Reviewed by Jonathan Groner

As many writers have observed, spirituality and compassion--in other words, inner-directed, soul-centered meditation and outer-directed concern for society as a whole--are often regarded as polar opposites in the religious world. In the Jewish or any other tradition, one does not often find the mystic seeker and the social activist united in one personality, and thus those individuals like Rabbi Abraham Joshua Heschel who can successfully meld them are truly singular.

In A Spirituality Named Compassion, radical Christian thinker Matthew Fox attempts to unite these disparate approaches, as his title implies, and to show that religion and spirituality are utterly empty without compassion. Compassion occupies the central place in Fox's scheme of thought. For Fox, compassion is not pity, condescension, or sentimentality, all of which are distortions of compassion; it involves knowing the pain of others (not merely knowing "about" the pain), as well as "entering into it, sharing it and tasting it in so far as that is possible." Compassion cannot be fully achieved by asceticism, nor is it aided by the dismissal of the rational component of human nature and the embrace of pure mysticism.

All of this sounds remarkably Jewish, and in fact, Fox draws extensively from Jewish tradition in developing his ideas. Fox, a former Dominican priest, repeatedly invokes the biblical concept of hesed--which, he reminds us, involves action, not mere pity or condescension--as a notion that inherently combines love and justice. He regards this concept as superior to most contemporary Christian views:

In the Biblical tradition all experience of God is to lead to creative compassion to neighbor. Being alone with the Alone is not a Biblical ideal. Nor is pining with the divine a la the sentimental spiritualisms that have racked Christian mysticism for centuries. (p. 10)

Fox's Jesus is the vehicle of ultimate compassion, the ultimate social activist, if one wishes to use the term.
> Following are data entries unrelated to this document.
===== src/rtl/sig_det_mc_pkg.sv =====
// Shared types for the multi-channel run-length detector.
// Counter/length fields are width-parameterised, so they live beside these structs in the lane.
package sig_det_pkg;
  localparam int MODE_PWM = 0;
  localparam int MODE_OWT = 1;

  typedef struct packed {
    logic last_data;
    logic have_last;
    logic long_flagged;
  } lane_flags_t;

  typedef struct packed {
    logic vld;
    logic data;
    logic err_short;
    logic err_long;
  } lane_evt_t;
endpackage


===== src/rtl/sig_det_mc_if.sv =====
// Sample/threshold inputs and symbol/error outputs of sig_det_mc.
interface sig_det_mc_if #(
  parameter int CH_NUM = 4,
  parameter int CNT_W  = 10
);
  logic [CH_NUM-1:0]       i_vld;
  logic [CH_NUM-1:0]       i_data;
  logic [CH_NUM-1:0]       i_clr;
  logic [CNT_W-1:0]        i_dn_th;
  logic [CNT_W-1:0]        i_up_th;
  logic [CH_NUM-1:0]       o_vld;
  logic [CH_NUM-1:0]       o_data;
  logic [CH_NUM*CNT_W-1:0] o_len;
  logic [CH_NUM-1:0]       o_err_short;
  logic [CH_NUM-1:0]       o_err_long;
  logic                    o_cfg_err;

  modport slave (
    input  i_vld, i_data, i_clr, i_dn_th, i_up_th,
    output o_vld, o_data, o_len, o_err_short, o_err_long, o_cfg_err
  );
  modport master (
    output i_vld, i_data, i_clr, i_dn_th, i_up_th,
    input  o_vld, o_data, o_len, o_err_short, o_err_long, o_cfg_err
  );
endinterface


===== src/rtl/sig_det_mc_ch.sv =====
// One detector lane: run-length tracking plus PWM window / OWT fixed-length symbol decisions.
module sig_det_ch
  import sig_det_pkg::*;
#(
  parameter int CNT_W = 10,
  parameter int MODE  = 1
) (
  input  logic             clk,
  input  logic             rst,
  input  logic             sup,
  input  logic             vld,
  input  logic             data,
  input  logic             clr,
  input  logic [CNT_W-1:0] dn_th,
  input  logic [CNT_W-1:0] up_th,
  output lane_evt_t        evt,
  output logic [CNT_W-1:0] len
);
  localparam logic [CNT_W-1:0] CNT_MAX = '1;
  localparam logic [CNT_W-1:0] CNT_ONE = CNT_W'(1);

  logic [CNT_W-1:0] cnt;
  lane_flags_t      fl;
  logic [CNT_W:0]   inc;
  logic [CNT_W-1:0] cnt_sat;

  assign inc     = {1'b0, cnt} + (CNT_W+1)'(1);
  assign cnt_sat = (cnt == CNT_MAX) ? CNT_MAX : inc[CNT_W-1:0];

  always_ff @(posedge clk) begin
    if (rst) begin
      cnt <= '0;
      fl  <= '0;
      evt <= '0;
      len <= '0;
    end else begin
      evt <= '0;
      len <= '0;
      if (clr && !vld) begin
        cnt <= '0;
        fl  <= '0;
      end else if (vld) begin
        if (!fl.have_last || clr) begin
          cnt             <= CNT_ONE;
          fl.last_data    <= data;
          fl.have_last    <= 1'b1;
          fl.long_flagged <= 1'b0;
        end else if (data == fl.last_data) begin
          if (MODE == MODE_OWT) begin
            if (inc == {1'b0, dn_th}) begin
              cnt <= '0;
              if (!sup) begin
                evt.vld  <= 1'b1;
                evt.data <= fl.last_data;
                len      <= dn_th;
              end
            end else begin
              cnt <= cnt_sat;
            end
          end else begin
            cnt <= cnt_sat;
            // cnt >= up_th (not ==) so a saturated or threshold-lowered run still flags once
            if (!fl.long_flagged && cnt >= up_th) begin
              fl.long_flagged <= 1'b1;
              if (!sup) begin
                evt.err_long <= 1'b1;
                len          <= cnt_sat;
              end
            end
          end
        end else begin
          cnt             <= CNT_ONE;
          fl.last_data    <= data;
          fl.long_flagged <= 1'b0;
          if (MODE == MODE_PWM && !fl.long_flagged && !sup) begin
            if (cnt >= dn_th && cnt <= up_th) begin
              evt.vld  <= 1'b1;
              evt.data <= fl.last_data;
              len      <= cnt;
            end else if (cnt < dn_th) begin
              evt.err_short <= 1'b1;
              len           <= cnt;
            end
          end
        end
      end
    end
  end
endmodule
### src/rtl/pipeline_ctrl_hazard_detect.sv
// Load-use comparator: flags an ID source register produced by a load in EX.
// Combinational, zero latency; register 0 never matches.
module hazard_detect
    import pipe_ctrl_pkg::*;
(
    input  logic [REG_ADR_W-1:0] ID_Rs,
    input  logic [REG_ADR_W-1:0] ID_Rt,
    input  logic                 ID_UsesRt,
    input  logic                 IDEX_MemRead,
    input  logic [REG_ADR_W-1:0] IDEX_RegWriteAdr,
    output logic                 LoadUse
);

    logic rs_hit;
    logic rt_hit;

    assign rs_hit  = (IDEX_RegWriteAdr == ID_Rs);
    assign rt_hit  = ID_UsesRt && (IDEX_RegWriteAdr == ID_Rt);
    assign LoadUse = IDEX_MemRead && (IDEX_RegWriteAdr != '0) && (rs_hit || rt_hit);

endmodule

### src/rtl/pipeline_ctrl.sv
// Stage write-enable/flush sequencer: load-use bubbles, branch flushes, memory freeze.
// Controls are combinational from state; a pending data-memory access freezes every stage.
module pipeline_ctrl
    import pipe_ctrl_pkg::*;
#(
    parameter int DMEM_TIMEOUT = DMEM_TIMEOUT_DEFAULT,
    parameter int CNT_W        = 16
) (
    input  logic                 clk,
    input  logic                 rst,
    input  logic [REG_ADR_W-1:0] ID_Rs,
    input  logic [REG_ADR_W-1:0] ID_Rt,
    input  logic                 ID_UsesRt,
    input  logic                 IDEX_MemRead,
    input  logic [REG_ADR_W-1:0] IDEX_RegWriteAdr,
    input  logic                 EX_BranchTaken,
    input  logic                 EXMEM_MemAccess,
    input  logic                 DMEM_Ready,
    output logic                 DMEM_Req,
    output logic                 PC_WriteEn,
    output logic                 IFID_WriteEn,
    output logic                 IDEX_WriteEn,
    output logic                 EXMEM_WriteEn,
    output logic                 MEMWB_WriteEn,
    output logic                 IFID_Flush,
    output logic                 IDEX_Flush,
    output logic                 Fault,
    output logic [CNT_W-1:0]     StallCount
);

    localparam logic [WAIT_CNT_W-1:0] TIMEOUT_CNT = WAIT_CNT_W'(DMEM_TIMEOUT);

    state_e                state_q;
    logic [WAIT_CNT_W-1:0] wait_cnt_q;
    logic [CNT_W-1:0]      stall_cnt_q;
    logic [CNT_W-1:0]      stall_cnt_d;
    logic                  fault_q;
    logic                  load_use;
    logic                  frozen;

    hazard_detect u_hazard_detect (
        .ID_Rs            (ID_Rs),
        .ID_Rt            (ID_Rt),
        .ID_UsesRt        (ID_UsesRt),
        .IDEX_MemRead     (IDEX_MemRead),
        .IDEX_RegWriteAdr (IDEX_RegWriteAdr),
        .LoadUse          (load_use)
    );

    assign frozen = (state_q == FAULT)
                 || ((state_q == MEM_WAIT) && !DMEM_Ready)
                 || ((state_q == RUN) && EXMEM_MemAccess && !DMEM_Ready);

    // Reset overrides everything so the pipeline is held even before the first edge.
    always_comb begin
        DMEM_Req      = 1'b0;
        PC_WriteEn    = 1'b0;
        IFID_WriteEn  = 1'b0;
        IDEX_WriteEn  = 1'b0;
        EXMEM_WriteEn = 1'b0;
        MEMWB_WriteEn = 1'b0;
        IFID_Flush    = 1'b0;
        IDEX_Flush    = 1'b0;
        if (!rst) begin
            DMEM_Req = EXMEM_MemAccess && (state_q != FAULT);
            if (!frozen) begin
                IDEX_WriteEn  = 1'b1;
                EXMEM_WriteEn = 1'b1;
                MEMWB_WriteEn = 1'b1;
                if (EX_BranchTaken) begin
                    PC_WriteEn   = 1'b1;
                    IFID_WriteEn = 1'b1;
                    IFID_Flush   = 1'b1;
                    IDEX_Flush   = 1'b1;
                end else if (load_use) begin
                    IDEX_Flush   = 1'b1;
                end else begin
                    PC_WriteEn   = 1'b1;
                    IFID_WriteEn = 1'b1;
                end
            end
        end
    end

    always_comb begin
        stall_cnt_d = stall_cnt_q;
        if (!PC_WriteEn && (stall_cnt_q != {CNT_W{1'b1}})) begin
            stall_cnt_d = stall_cnt_q + CNT_W'(1);
        end
    end

    always_ff @(posedge clk or posedge rst) begin
        if (rst) begin
            state_q     <= RUN;
            wait_cnt_q  <= '0;
            stall_cnt_q <= '0;
            fault_q     <= 1'b0;
        end else begin
            stall_cnt_q <= stall_cnt_d;
            case (state_q)
                RUN: begin
                    if (EXMEM_MemAccess && !DMEM_Ready) begin
                        state_q    <= MEM_WAIT;
                        wait_cnt_q <= WAIT_CNT_W'(1);
                    end
                end
                MEM_WAIT: begin
                    if (DMEM_Ready) begin
                        state_q <= RUN;
                    end else if (wait_cnt_q == TIMEOUT_CNT) begin
                        state_q <= FAULT;
                        fault_q <= 1'b1;
                    end else begin
                        wait_cnt_q <= wait_cnt_q + WAIT_CNT_W'(1);
                    end
                end
                FAULT:   state_q <= FAULT;
                default: state_q <= RUN;
            endcase
        end
    end

    assign Fault      = fault_q;
    assign StallCount = stall_cnt_q;

endmodule

### config.mk
export PLATFORM = sky130hd
export DESIGN_NAME = pipeline_ctrl
export DESIGN_NICKNAME = d
export VERILOG_FILES = /design/src/rtl/pipe_ctrl_pkg.sv /design/src/rtl/pipeline_ctrl_hazard_detect.sv /design/src/rtl/pipeline_ctrl.sv
export SDC_FILE = /design/constraint.sdc
export NUM_CORES = 1
export LEC_CHECK = 0
export ABC_AREA = 0
export CAP_MARGIN = 20
export CORE_MARGIN = 2
export CORE_UTILIZATION = 49
export CTS_CLUSTER_SIZE = 16
export DETAILED_ROUTE_END_ITERATION = 8
export HOLD_SLACK_MARGIN = 0.03
export PLACE_DENSITY = 0.85
export SLEW_MARGIN = 25
export SYNTH_ARGS = -nofsm -noshare
export SYNTH_HDL_FRONTEND = slang
export SYNTH_SLANG_ARGS = --single-unit
export TNS_END_PERCENT = 1
### constraint.sdc
create_clock -name clk -period 3.5 [get_ports clk]
set_input_delay 0.7 -clock clk [delete_from_list [all_inputs] [get_ports clk]]
set_output_delay 0.7 -clock clk [all_outputs]
set_load 0.01 [all_outputs]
Fox is dismissive of much that has been done in the name of Christianity and laudatory of the Jewish prophetic tradition.

"To know Yahweh is to do justice," warns the prophet Jeremiah, whereas even to use the word "justice" in some introverted meditation groups today results in stares of unbelief and shock. The inner peace sought for in introvert meditation is a very puny part of Christian living. For spirituality is meant to be a peace based on justice which often must be carved out from society that so reluctantly and begrudgingly allows its birth. There is another kind of meditation called Extrovert meditation. It is centering by way of creating. (p. 132)

Again, creativity is commanded, not by the New Testament, but by the Torah, according to Fox. God is the Creator, and since humankind was created in God's image, humans are creators as well. Creativity can be found in whatever people do as "carpenters, lovers, cooks, gardeners, teachers, thinkers, dancers, musicians, story-tellers, laughers, counselors, or some combination of all these or of others." (p. 108)

Fox's chief metaphor is rooted in the Torah as well. He wants human beings to reject "Jacob's ladder," the term he uses for hierarchy, sterile competition, and strife, and to substitute the concept of "Sarah's circle," an invented biblical construct that to Fox implies egalitarianism, love, celebration, and human cooperation in the "global village." (But where is "Sarah's circle" mentioned in Genesis, a reader familiar with the text may rightly ask. Fox merely infers it, with little textual support, from Sarah's laughter after God's messenger tells her that she will have a son at age 90. For Fox, Sarah becomes "a symbol of laughter and creativity. One might say, of Shalom." Call this a modern-day midrash, or an instance of theologian's license.)

As a religious thinker, Fox points to compassion as the touchstone for human activity. And in the spirit of God, "whose compassion extends over all his works" (as Jews say every day in the prayer Ashrei, Psalm 145), compassion must extend to the less fortunate among us, to animals, to the entire world ecological system.

The problem is that as a set of political prescriptions, this book is sadly dated. The new 1999 paperback version is apparently identical with a 1990 update of a 1979 original. But the 70s rhetoric and the outdated news headlines remain in the second half of the book: the economic stagflation, the oil shocks, the arms race between the U.S. and the USSR, the built-in obsolescence of consumer products, the uselessness of advertising, the aimlessness of suburban housewives' lives, and so on.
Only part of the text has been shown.